AN OBJECTION
John F. Weedon, Chicago:
Your menu promises “Literature, Drama, Music, Art,” and as your guest I sat down to enjoy one of those “feasts of reason and flows of soul,—so extremely rare since The Chap Book went out of print,—and I was immediately plunged into five or six pages of dyspeptic regurgitation of war dope.
I hate the war,—I am sick of the war. It is not, according to my well-worn lexicon, either Literature, Drama, Music, or Art. I came near pitching your magazine into the waste paper basket and getting a drink to take the taste out of my mouth.
Really, we caterpillars are tired of the war. Can we not find refuge from it even in The Little Review, or will you always get the head of Charles the First into your Memorial?

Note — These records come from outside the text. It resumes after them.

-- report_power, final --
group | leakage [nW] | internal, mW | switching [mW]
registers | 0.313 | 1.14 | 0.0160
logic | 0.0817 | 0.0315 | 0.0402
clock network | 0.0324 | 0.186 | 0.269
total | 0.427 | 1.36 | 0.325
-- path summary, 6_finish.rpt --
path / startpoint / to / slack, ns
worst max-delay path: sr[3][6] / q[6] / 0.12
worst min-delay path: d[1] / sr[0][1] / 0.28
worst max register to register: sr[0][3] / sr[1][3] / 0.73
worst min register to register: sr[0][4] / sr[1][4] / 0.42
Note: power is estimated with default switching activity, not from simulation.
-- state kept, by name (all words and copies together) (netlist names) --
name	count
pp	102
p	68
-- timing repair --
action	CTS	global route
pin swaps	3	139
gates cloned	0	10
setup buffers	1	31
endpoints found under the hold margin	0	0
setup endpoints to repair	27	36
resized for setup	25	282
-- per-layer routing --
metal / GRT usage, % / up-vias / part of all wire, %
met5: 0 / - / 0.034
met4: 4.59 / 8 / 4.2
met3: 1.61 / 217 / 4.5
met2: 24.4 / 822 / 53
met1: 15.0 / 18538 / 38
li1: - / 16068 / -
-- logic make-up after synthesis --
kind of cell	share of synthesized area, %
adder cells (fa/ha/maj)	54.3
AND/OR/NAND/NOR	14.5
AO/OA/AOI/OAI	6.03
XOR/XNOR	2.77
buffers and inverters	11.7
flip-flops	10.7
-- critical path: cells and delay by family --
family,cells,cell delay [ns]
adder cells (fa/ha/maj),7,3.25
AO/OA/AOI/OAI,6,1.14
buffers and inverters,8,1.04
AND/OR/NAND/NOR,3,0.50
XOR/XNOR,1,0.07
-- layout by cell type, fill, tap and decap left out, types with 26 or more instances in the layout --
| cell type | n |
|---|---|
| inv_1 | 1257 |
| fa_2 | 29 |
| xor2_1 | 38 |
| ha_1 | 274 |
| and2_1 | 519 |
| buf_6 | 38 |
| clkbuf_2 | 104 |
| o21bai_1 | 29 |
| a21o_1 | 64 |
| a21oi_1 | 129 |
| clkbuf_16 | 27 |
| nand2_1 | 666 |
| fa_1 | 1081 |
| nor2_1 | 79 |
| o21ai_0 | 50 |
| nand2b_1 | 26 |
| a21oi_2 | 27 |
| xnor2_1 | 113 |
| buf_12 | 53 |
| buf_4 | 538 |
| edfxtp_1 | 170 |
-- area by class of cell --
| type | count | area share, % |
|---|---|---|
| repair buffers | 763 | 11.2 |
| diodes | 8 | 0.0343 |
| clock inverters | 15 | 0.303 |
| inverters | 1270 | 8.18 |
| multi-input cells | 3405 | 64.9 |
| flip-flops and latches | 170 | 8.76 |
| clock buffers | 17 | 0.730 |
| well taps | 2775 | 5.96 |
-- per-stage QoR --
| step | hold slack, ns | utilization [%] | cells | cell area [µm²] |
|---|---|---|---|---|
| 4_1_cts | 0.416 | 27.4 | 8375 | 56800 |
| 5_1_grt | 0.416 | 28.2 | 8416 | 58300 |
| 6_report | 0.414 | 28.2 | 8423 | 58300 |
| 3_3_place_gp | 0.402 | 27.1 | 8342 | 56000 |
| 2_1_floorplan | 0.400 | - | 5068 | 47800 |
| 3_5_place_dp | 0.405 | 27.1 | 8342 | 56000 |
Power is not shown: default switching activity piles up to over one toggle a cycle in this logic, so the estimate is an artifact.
<file path="config.mk">
export PLATFORM = sky130hd
export DESIGN_NAME = lpca_sqrt
export DESIGN_NICKNAME = d
export VERILOG_FILES = /design/src/hw/rtl/line_pair_closest_approach_macros.svh /design/src/hw/rtl/lpca_sqrt.sv
export SDC_FILE = /design/constraint.sdc
export NUM_CORES = 2
export LEC_CHECK = 0
export BUFFER_PORTS_ARGS = -buffer_cell sky130_fd_sc_hd__buf_2
export CAP_MARGIN = 10
export CORE_ASPECT_RATIO = 2
export CORE_MARGIN = 2
export CORE_UTILIZATION = 55
export DETAILED_ROUTE_END_ITERATION = 10
export HOLD_SLACK_MARGIN = 0.1
export MAX_ROUTING_LAYER = met4
export PLACE_DENSITY = 0.71
export SYNTH_ARGS = -nofsm -noshare
export SYNTH_HDL_FRONTEND = slang
export SYNTH_SLANG_ARGS = --single-unit
</file>
<file path="constraint.sdc">
create_clock -name clk -period 13.8 [get_ports clk]
set_input_delay 1.38 -clock clk [delete_from_list [all_inputs] [get_ports clk]]
set_output_delay 1.38 -clock clk [all_outputs]
set_load 0.02 [all_outputs]
</file>
<file path="src/hw/rtl/line_pair_closest_approach_macros.svh">
// Assertion macros for the line pair closest approach block.
// Included by the RTL files that carry concurrent checks.
`ifndef LINE_PAIR_CLOSEST_APPROACH_MACROS_SVH
`define LINE_PAIR_CLOSEST_APPROACH_MACROS_SVH

`ifndef SYNTH
`define LPCA_ASSERT_IMP(lbl, clk, rst, ante, cons) \
  lbl: assert property (@(posedge clk) disable iff (rst) (ante) |-> (cons)) \
    else $error("lpca implication check failed");
`define LPCA_ASSERT_NXT(lbl, clk, rst, ante, cons) \
  lbl: assert property (@(posedge clk) disable iff (rst) (ante) |=> (cons)) \
    else $error("lpca next-cycle check failed");
`else
`define LPCA_ASSERT_IMP(lbl, clk, rst, ante, cons)
`define LPCA_ASSERT_NXT(lbl, clk, rst, ante, cons)
`endif

`endif

</file>
<file path="src/hw/rtl/lpca_sqrt.sv">
// Pipelined integer square root, one result bit per stage.
// Generic helper for the line pair closest approach pipeline.
`timescale 1ns / 1ps
`default_nettype none

module lpca_sqrt #(
  parameter int XW = 62
) (
  input  logic              clk,
  input  logic              en,
  input  logic [XW-1:0]     x,
  output logic [XW/2-1:0]   root
);

  localparam int RW = XW / 2;

  logic [XW-1:0] rem_q [RW];
  logic [RW-1:0] r_q   [RW];

  for (genvar j = 0; j < RW; j++) begin : g_stage
    localparam int B = RW - 1 - j;
    logic [XW-1:0] rem_in;
    logic [RW-1:0] r_in;
    logic [XW:0]   trial;

    if (j == 0) begin : g_first
      assign rem_in = x;
      assign r_in   = '0;
    end else begin : g_next
      assign rem_in = rem_q[j-1];
      assign r_in   = r_q[j-1];
    end

    // (r + 2^B)^2 - r^2; r has no bits at or below B, so OR acts as add.
    assign trial = ((XW+1)'(r_in) << (B + 1)) | ((XW+1)'(1) << (2 * B));

    always_ff @(posedge clk) begin
      if (en) begin
        if ({1'b0, rem_in} >= trial) begin
          rem_q[j] <= rem_in - trial[XW-1:0];
          r_q[j]   <= r_in | (RW'(1) << B);
        end else begin
          rem_q[j] <= rem_in;
          r_q[j]   <= r_in;
        end
      end
    end
  end

  assign root = r_q[RW-1];

endmodule

`default_nettype wire

</file>
* After elaboration in Yosys (flattened, before gate mapping) *
Memory sizes are Yosys's and may differ from the RTL's.
Index checks and enable logic that the tools add are counted.

cells by class
  $add $sub $neg = 31
  magnitude comparators = 31
  multiplexer cells = 248
  bitwise gates (word level) = 62

operator list
  cell                                                            count
  62-bit two-way mux                                              31
  31-bit two-way mux                                              31
  1-bit two-way mux                                               186
  62-bit by 32-bit greater-or-equal comparator with 1-bit output  1
  62-bit by 33-bit greater-or-equal comparator with 1-bit output  1
  62-bit by 34-bit greater-or-equal comparator with 1-bit output  1
  62-bit by 35-bit greater-or-equal comparator with 1-bit output  1
  62-bit by 36-bit greater-or-equal comparator with 1-bit output  1
  62-bit by 37-bit greater-or-equal comparator with 1-bit output  1
  62-bit by 38-bit greater-or-equal comparator with 1-bit output  1
  62-bit by 39-bit greater-or-equal comparator with 1-bit output  1
  62-bit by 40-bit greater-or-equal comparator with 1-bit output  1
  62-bit by 41-bit greater-or-equal comparator with 1-bit output  1
  62-bit by 42-bit greater-or-equal comparator with 1-bit output  1
  62-bit by 43-bit greater-or-equal comparator with 1-bit output  1
  62-bit by 44-bit greater-or-equal comparator with 1-bit output  1
  62-bit by 45-bit greater-or-equal comparator with 1-bit output  1
  62-bit by 46-bit greater-or-equal comparator with 1-bit output  1
  62-bit by 47-bit greater-or-equal comparator with 1-bit output  1
  62-bit by 48-bit greater-or-equal comparator with 1-bit output  1
  62-bit by 49-bit greater-or-equal comparator with 1-bit output  1
  62-bit by 50-bit greater-or-equal comparator with 1-bit output  1
  62-bit by 51-bit greater-or-equal comparator with 1-bit output  1
  62-bit by 52-bit greater-or-equal comparator with 1-bit output  1
  42 further kinds                                                103

storage, ports and cells
  register bits = 0
  RAM bits = 2883
  bits of input ports = 64
  output and inout port bits = 31
  memories = 2

memories
  memory  depth  width  read ports  clocked after memory_dff  write ports  RTL line         RTL
  rem_q   31     62     30          0                         31           lpca_sqrt.sv:17  logic [XW-1:0] rem_q [RW];
  r_q     31     31     31          0                         31           lpca_sqrt.sv:18  logic [RW-1:0] r_q [RW];

* Logic depth before layout (Yosys ltp) *
An unclocked memory read counts as a cell.

  depth after elaboration = 6
  mapped depth = 14

* Worst setup path before layout *
Ideal clock, no wire load.

  kind = input to register
  start point = in en
  end point = mem r_q[1][404] (netlist bit), enable pin
  library setup time = 0.483 ns
  arrival = 4.943 ns
  data required time = 13.317 ns
  slack = 8.373 ns
  stages on the path = 5
  buffers on the path = 5
  path through = clkbuf_1 clkbuf_1 clkbuf_1 clkbuf_1 clkbuf_1

RTL lines
  element      RTL line         RTL
  from (decl)  lpca_sqrt.sv:10  input logic en,
  to (decl)    lpca_sqrt.sv:18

However, I admit the picture of Rupert Brooke alone was worth the price of admission; and Ben Hecht,—I don’t know who he is,—I could love like a brother. Lucian Cary is enjoyable, and your stuff is good but a little inclined to be sophomorish. I bet old Dr. Johnson would have insisted that “you define your terms, young man.”
Anyhow, as an elderly gentleman with a large family I bow to the superknowledge and exuberance of your youth, and freely admit you are giving full value for the money. But you will cut out the “vaarrr”—von’t you?
The following letter, typical of many that come in, expresses much of what we have hoped to do through The Little Review.
Until I read Mr. Ben Hecht’s article on The American Family in the August issue I had not believed that any one in America would have the courage to give expression to the terrible truth about our most prized institution, the family. It is splendid; it is the kind of thing we “struggling daughters” need to keep us from being unselfish once too often.
I imagine there are not enough emancipated souls in Chicago who are understanding your work to make a word of sincere appreciation a mere bore.... My social position is such that just a suggestion of the revolutionary things which are “going on inside” would be a matter for intense horror to most of my friends. The Little Review is one of the sources from which I am deriving strength to cling to my ideals, and to keep on hoping until school is finished and it is time to strike for freedom.